Dataset entries:
━━━━━━━━━━

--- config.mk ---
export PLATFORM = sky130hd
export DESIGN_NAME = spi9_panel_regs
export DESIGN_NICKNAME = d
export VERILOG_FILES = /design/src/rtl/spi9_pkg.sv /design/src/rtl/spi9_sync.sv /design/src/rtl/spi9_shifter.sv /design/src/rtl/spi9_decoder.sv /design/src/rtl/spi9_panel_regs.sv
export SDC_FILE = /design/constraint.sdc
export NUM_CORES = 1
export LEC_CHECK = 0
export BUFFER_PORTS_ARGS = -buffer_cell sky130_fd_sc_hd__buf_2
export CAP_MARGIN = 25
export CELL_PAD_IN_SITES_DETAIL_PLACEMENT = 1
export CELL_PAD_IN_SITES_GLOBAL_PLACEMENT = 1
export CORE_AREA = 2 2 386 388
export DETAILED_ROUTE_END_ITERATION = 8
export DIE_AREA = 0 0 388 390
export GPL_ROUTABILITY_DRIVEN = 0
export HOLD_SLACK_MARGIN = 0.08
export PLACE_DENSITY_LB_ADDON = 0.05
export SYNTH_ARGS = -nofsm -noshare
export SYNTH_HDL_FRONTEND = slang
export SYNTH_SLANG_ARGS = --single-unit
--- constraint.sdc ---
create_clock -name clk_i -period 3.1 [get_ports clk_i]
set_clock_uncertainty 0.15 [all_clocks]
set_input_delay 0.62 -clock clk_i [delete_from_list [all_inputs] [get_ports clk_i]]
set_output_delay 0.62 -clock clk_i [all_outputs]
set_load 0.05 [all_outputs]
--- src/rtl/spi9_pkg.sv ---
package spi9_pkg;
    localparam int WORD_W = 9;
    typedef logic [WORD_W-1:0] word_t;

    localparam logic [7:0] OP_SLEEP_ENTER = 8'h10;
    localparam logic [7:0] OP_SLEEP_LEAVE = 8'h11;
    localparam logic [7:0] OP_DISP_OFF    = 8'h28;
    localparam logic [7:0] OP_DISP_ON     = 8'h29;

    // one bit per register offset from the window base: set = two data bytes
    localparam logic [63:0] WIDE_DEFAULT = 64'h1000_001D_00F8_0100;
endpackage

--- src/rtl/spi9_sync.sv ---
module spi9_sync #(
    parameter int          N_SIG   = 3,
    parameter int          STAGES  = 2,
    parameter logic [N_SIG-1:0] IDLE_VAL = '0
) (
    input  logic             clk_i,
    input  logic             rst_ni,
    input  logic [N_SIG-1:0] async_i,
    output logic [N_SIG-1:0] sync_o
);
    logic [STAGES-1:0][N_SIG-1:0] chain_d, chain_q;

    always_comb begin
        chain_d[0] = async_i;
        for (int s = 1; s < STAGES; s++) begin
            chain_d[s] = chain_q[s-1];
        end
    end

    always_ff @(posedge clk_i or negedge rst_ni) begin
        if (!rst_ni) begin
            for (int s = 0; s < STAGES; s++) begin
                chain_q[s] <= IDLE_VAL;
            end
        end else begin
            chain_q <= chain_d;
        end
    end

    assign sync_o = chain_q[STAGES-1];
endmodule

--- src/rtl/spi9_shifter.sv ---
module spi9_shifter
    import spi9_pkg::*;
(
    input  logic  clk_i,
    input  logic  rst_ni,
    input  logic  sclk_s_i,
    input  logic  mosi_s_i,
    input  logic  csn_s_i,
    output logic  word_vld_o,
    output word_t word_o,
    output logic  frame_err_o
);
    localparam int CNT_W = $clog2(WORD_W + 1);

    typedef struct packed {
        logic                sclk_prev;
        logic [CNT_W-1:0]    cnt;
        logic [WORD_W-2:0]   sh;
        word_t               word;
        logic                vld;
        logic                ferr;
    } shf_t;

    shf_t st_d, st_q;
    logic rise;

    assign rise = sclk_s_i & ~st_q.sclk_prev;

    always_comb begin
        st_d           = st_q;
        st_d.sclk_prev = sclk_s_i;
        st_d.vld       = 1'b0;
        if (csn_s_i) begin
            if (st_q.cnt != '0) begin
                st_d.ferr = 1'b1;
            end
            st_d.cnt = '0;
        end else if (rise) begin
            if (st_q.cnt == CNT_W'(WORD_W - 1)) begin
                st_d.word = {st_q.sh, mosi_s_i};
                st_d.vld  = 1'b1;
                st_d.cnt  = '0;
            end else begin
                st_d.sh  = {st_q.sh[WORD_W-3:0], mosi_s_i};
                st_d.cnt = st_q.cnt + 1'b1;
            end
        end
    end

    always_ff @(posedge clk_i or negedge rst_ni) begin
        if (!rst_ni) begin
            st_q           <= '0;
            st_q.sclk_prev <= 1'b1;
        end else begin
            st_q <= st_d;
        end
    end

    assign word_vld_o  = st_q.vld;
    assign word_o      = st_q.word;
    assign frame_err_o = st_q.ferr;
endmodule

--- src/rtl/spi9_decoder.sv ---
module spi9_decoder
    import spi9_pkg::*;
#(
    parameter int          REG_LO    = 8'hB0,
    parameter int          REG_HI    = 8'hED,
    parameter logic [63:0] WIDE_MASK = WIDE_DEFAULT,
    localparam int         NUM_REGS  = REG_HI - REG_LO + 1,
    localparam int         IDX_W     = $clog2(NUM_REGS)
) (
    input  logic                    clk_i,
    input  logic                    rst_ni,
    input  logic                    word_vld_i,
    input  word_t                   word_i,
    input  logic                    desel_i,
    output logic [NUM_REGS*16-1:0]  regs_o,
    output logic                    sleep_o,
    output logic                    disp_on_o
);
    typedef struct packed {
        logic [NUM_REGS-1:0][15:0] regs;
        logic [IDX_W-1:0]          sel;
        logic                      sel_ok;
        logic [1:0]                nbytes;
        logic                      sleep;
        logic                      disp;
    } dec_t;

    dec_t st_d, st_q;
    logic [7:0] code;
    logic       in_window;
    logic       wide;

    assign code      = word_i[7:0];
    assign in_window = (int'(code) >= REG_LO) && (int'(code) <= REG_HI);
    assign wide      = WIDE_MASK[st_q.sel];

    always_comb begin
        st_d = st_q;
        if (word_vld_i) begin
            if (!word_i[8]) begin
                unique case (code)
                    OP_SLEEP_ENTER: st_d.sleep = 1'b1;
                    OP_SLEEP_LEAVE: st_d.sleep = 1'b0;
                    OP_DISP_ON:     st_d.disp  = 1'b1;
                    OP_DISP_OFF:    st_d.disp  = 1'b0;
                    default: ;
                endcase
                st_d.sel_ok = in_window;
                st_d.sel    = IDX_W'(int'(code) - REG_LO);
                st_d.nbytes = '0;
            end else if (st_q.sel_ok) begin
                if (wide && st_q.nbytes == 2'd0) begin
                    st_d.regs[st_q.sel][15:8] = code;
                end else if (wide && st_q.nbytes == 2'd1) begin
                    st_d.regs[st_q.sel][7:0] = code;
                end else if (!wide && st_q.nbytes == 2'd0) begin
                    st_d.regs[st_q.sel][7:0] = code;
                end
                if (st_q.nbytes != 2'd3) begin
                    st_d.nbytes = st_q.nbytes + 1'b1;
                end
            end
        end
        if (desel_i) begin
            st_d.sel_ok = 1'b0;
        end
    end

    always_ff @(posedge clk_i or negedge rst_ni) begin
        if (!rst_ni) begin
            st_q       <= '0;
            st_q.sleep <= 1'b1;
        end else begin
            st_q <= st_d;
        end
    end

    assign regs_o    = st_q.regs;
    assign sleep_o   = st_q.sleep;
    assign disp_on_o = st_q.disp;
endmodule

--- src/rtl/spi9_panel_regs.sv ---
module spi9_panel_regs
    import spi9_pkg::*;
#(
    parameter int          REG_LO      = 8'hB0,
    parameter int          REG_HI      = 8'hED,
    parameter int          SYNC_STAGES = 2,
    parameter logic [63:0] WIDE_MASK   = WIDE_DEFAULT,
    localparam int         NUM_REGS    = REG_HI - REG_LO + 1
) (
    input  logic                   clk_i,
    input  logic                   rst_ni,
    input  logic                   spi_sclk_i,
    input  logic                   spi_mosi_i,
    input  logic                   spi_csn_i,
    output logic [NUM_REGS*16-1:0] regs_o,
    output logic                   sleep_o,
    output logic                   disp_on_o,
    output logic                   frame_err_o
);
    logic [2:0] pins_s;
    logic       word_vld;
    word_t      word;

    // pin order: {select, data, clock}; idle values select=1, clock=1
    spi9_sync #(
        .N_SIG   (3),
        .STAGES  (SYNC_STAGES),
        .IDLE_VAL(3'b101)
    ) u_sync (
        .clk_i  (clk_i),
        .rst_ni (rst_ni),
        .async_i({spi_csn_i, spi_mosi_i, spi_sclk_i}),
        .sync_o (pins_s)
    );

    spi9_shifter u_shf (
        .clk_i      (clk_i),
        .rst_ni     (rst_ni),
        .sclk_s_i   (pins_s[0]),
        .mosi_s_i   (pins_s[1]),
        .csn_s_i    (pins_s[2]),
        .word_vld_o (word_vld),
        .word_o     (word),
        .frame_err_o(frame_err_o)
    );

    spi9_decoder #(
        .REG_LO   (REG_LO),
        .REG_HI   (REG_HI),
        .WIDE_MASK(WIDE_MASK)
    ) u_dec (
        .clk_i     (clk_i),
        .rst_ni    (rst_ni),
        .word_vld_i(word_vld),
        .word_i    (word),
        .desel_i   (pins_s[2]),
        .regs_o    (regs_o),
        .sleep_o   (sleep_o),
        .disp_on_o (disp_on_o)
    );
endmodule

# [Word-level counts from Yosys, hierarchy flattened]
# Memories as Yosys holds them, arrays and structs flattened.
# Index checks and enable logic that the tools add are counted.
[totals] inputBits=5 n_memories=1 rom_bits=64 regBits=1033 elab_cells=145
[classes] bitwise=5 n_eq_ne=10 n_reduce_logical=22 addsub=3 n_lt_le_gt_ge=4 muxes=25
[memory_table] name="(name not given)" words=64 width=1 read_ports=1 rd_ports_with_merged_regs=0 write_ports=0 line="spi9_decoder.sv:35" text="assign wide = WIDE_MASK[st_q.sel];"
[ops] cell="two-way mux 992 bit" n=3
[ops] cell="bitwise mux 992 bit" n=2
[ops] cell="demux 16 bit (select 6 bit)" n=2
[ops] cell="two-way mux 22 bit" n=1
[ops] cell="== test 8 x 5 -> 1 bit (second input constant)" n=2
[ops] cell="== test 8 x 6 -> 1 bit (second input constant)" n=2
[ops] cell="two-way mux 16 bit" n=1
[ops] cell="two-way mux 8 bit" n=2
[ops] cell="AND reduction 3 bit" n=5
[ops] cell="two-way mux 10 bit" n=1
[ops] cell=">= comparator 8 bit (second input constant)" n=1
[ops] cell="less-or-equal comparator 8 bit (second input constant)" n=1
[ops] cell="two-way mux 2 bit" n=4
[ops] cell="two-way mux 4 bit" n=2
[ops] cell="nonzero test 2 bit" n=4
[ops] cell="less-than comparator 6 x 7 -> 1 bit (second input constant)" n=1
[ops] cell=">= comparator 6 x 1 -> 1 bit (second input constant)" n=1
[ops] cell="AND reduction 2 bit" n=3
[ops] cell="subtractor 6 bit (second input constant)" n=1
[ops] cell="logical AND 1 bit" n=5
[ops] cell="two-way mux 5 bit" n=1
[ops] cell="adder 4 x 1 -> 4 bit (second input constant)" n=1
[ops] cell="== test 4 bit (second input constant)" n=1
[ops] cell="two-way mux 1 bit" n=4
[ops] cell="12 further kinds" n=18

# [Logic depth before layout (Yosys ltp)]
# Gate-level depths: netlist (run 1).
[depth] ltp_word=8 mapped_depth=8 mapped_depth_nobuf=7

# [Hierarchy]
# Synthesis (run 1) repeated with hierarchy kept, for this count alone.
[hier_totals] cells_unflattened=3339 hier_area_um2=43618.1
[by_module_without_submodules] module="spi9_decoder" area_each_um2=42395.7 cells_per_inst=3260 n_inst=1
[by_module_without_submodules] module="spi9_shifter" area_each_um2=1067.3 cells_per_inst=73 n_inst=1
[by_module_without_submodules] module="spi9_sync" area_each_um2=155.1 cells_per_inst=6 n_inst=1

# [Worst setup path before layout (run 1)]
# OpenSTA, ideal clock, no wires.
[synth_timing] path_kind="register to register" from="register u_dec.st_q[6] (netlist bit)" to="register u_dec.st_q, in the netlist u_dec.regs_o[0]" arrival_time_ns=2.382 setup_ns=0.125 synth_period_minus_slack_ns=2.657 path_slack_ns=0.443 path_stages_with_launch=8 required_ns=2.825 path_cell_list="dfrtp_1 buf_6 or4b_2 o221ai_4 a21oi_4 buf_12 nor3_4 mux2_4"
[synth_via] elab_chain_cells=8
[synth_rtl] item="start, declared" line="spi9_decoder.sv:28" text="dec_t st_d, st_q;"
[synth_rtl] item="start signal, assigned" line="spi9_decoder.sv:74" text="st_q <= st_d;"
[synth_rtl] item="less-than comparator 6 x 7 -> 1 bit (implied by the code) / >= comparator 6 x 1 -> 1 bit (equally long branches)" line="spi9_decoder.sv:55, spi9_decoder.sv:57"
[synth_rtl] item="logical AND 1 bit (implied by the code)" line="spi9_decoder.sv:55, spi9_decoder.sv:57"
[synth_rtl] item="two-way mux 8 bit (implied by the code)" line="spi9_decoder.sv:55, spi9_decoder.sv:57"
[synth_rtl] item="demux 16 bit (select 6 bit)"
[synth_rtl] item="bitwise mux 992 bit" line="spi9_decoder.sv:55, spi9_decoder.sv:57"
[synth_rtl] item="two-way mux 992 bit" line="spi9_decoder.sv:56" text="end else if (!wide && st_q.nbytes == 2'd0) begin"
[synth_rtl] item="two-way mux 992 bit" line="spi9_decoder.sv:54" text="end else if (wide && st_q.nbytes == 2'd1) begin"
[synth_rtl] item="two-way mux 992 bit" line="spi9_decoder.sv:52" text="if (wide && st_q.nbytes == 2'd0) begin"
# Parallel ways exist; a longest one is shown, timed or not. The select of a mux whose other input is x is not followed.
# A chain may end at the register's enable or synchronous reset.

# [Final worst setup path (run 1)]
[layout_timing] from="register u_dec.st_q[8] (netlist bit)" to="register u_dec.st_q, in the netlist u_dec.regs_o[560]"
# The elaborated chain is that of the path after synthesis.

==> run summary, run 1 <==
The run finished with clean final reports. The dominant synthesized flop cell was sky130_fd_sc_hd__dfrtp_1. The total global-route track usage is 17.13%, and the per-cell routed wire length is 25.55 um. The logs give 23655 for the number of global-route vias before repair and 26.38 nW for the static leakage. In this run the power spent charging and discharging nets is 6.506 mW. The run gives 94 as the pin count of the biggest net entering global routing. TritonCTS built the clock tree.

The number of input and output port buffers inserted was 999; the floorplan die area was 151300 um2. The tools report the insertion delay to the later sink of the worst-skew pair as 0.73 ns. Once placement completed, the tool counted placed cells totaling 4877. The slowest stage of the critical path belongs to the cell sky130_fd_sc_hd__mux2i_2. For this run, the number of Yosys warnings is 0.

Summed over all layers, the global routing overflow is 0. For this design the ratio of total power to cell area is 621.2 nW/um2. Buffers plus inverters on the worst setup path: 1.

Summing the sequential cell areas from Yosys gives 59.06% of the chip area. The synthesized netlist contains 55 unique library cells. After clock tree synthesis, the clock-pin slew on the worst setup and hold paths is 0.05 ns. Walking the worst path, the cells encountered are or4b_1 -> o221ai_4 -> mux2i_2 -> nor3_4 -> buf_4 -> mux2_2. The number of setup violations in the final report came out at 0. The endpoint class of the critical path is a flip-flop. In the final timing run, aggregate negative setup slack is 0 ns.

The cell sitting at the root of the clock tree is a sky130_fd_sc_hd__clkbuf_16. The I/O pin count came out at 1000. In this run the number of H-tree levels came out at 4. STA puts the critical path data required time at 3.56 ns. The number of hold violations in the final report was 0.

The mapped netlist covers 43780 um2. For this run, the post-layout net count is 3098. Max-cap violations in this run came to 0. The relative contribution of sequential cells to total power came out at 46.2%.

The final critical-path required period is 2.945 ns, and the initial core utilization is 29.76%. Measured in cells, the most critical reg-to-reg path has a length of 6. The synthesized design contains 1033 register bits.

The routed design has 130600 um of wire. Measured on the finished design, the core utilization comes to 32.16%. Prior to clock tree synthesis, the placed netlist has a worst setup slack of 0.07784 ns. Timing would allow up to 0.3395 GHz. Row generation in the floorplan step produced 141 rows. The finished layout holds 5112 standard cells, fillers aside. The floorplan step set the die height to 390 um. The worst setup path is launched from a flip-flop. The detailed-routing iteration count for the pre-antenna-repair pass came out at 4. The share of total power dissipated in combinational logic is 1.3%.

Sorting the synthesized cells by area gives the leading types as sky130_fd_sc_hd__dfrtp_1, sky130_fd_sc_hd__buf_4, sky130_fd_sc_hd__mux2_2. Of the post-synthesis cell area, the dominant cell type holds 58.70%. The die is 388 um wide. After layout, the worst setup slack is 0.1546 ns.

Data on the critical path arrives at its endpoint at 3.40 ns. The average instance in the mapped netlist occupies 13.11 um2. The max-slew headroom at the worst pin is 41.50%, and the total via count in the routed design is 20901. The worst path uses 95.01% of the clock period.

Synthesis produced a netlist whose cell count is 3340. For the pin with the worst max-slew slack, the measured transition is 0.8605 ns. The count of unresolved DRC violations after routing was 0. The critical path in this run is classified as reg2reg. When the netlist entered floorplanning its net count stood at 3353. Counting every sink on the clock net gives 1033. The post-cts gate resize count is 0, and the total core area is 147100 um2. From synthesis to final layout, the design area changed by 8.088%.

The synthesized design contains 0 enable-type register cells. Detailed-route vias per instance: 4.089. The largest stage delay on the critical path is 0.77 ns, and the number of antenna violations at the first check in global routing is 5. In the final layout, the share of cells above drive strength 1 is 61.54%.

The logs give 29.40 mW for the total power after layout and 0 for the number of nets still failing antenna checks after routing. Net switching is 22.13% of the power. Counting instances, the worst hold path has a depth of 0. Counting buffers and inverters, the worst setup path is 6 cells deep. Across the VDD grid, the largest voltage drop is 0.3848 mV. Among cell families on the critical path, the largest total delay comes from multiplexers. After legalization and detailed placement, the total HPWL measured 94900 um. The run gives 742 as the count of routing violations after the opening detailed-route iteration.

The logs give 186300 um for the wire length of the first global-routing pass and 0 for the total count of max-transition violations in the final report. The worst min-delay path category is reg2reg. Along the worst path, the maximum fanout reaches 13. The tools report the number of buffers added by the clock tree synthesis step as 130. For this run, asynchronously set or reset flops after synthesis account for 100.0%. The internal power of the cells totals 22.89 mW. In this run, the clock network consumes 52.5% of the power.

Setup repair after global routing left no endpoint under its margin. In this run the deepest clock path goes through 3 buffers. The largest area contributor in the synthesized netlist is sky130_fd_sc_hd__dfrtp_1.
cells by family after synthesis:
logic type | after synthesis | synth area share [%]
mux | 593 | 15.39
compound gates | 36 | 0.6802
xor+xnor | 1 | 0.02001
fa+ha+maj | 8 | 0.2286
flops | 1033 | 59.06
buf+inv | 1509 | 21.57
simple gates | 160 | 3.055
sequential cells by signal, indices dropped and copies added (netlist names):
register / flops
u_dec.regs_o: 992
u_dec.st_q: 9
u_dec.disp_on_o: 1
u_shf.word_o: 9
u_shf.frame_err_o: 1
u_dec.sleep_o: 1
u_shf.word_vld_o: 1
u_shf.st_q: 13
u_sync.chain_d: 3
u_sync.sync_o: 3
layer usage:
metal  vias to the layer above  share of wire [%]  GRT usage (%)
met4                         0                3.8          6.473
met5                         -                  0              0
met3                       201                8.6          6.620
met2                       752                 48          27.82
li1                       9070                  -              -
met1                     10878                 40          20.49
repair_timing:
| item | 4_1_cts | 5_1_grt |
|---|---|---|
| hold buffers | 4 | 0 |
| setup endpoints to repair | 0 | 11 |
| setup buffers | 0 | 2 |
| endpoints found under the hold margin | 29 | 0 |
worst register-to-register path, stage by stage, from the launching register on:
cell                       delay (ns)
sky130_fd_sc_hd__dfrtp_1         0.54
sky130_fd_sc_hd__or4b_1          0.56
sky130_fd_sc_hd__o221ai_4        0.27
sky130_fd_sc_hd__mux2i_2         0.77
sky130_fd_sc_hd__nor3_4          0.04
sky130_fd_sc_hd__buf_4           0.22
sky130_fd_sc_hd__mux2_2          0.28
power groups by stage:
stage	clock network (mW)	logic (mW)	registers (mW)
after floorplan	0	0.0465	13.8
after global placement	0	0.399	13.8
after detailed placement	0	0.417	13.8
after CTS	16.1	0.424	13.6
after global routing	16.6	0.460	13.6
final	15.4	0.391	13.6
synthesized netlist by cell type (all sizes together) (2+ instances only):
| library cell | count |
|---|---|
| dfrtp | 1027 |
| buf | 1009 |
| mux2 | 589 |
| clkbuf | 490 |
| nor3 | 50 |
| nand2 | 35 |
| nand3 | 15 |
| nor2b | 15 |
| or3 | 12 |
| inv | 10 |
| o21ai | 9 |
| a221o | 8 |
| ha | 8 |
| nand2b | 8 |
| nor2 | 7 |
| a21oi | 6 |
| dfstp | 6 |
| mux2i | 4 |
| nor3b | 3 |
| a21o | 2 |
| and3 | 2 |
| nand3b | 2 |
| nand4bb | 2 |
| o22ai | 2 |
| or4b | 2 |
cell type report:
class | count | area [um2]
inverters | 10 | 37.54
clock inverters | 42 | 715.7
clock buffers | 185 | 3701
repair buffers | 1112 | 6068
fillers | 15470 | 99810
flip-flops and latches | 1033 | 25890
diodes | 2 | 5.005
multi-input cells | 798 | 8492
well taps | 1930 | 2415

━━━━━━━━━━

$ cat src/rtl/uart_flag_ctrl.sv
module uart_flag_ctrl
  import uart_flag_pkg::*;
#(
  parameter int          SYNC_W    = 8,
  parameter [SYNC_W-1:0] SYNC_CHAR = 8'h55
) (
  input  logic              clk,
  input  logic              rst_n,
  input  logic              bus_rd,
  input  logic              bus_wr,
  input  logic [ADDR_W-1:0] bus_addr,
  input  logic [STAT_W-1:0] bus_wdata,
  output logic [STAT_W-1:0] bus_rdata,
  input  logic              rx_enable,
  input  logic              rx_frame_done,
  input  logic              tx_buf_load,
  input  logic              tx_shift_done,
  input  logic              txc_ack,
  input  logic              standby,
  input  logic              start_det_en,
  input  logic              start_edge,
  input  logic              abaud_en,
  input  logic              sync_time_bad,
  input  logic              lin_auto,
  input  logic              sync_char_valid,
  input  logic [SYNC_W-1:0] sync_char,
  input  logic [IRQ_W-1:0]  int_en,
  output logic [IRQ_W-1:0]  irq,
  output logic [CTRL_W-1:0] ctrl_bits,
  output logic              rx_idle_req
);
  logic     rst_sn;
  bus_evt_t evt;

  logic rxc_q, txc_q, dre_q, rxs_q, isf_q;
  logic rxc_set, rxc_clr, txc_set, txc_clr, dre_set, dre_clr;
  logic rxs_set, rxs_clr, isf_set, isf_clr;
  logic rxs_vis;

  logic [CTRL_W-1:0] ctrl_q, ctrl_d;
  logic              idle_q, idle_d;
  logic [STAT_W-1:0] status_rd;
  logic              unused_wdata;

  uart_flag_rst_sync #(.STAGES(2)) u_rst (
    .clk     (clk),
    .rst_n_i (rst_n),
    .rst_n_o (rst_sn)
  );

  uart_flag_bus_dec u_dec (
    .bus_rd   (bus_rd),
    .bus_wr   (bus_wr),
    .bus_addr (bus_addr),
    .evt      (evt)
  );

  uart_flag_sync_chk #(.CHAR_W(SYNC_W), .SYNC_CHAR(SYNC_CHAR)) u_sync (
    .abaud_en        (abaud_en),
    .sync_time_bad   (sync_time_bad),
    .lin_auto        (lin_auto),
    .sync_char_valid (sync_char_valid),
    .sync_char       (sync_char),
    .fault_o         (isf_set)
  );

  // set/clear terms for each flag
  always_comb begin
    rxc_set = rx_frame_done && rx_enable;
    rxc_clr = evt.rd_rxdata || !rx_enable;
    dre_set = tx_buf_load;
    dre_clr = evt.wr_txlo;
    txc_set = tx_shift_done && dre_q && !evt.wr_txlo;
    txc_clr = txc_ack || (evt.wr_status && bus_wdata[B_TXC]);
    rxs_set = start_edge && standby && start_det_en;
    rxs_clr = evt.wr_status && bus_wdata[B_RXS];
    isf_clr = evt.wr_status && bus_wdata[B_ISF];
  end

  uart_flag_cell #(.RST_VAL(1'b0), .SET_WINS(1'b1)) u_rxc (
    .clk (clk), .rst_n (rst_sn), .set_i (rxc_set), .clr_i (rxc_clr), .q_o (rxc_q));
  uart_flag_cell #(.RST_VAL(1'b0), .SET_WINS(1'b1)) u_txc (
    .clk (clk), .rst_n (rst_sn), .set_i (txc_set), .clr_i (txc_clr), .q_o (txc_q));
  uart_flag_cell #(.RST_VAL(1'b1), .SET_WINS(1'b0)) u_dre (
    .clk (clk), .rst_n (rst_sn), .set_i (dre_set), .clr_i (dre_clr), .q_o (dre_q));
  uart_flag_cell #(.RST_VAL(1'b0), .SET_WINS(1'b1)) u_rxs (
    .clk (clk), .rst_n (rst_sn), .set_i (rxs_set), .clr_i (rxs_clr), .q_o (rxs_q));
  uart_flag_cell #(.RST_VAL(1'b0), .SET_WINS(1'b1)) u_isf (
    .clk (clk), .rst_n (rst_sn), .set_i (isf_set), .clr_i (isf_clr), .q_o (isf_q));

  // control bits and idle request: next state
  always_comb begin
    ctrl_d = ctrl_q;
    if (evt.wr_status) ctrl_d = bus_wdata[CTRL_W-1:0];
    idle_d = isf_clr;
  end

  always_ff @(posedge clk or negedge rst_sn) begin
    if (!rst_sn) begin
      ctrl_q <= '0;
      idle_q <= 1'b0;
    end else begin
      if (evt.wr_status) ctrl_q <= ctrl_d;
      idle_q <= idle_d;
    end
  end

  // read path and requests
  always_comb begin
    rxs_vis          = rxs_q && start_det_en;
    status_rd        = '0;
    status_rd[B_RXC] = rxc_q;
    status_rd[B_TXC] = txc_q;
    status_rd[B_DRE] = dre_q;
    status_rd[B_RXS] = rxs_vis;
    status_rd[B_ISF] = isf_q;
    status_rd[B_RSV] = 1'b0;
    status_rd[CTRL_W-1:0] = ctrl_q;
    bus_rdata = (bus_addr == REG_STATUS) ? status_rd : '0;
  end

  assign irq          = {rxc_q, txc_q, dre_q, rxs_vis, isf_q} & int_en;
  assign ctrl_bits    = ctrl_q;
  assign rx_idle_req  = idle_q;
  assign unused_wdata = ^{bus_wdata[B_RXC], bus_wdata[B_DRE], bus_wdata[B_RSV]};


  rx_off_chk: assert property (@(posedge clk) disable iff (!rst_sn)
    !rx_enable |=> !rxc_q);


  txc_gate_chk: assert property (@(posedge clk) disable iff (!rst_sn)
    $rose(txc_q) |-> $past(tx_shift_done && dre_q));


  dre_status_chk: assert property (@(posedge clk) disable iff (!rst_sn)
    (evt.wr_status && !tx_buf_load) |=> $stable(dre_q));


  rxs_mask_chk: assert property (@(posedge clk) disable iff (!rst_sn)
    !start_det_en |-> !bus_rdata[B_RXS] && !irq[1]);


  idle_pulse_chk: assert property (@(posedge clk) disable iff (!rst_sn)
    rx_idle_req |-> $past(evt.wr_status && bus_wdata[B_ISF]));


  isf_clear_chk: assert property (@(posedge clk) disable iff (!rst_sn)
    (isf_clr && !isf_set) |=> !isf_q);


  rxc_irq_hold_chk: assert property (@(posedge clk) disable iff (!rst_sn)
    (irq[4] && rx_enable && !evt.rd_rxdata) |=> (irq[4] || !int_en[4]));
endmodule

━━━━━━━━━━

▸ WHAT YOU SHOULD DO
Could you find each line in the entries that contains the string "assert" and copy it?

▸ PROBLEM SOLUTION
  rx_off_chk: assert property (@(posedge clk) disable iff (!rst_sn)
  txc_gate_chk: assert property (@(posedge clk) disable iff (!rst_sn)
  dre_status_chk: assert property (@(posedge clk) disable iff (!rst_sn)
  rxs_mask_chk: assert property (@(posedge clk) disable iff (!rst_sn)
  idle_pulse_chk: assert property (@(posedge clk) disable iff (!rst_sn)
  isf_clear_chk: assert property (@(posedge clk) disable iff (!rst_sn)
  rxc_irq_hold_chk: assert property (@(posedge clk) disable iff (!rst_sn)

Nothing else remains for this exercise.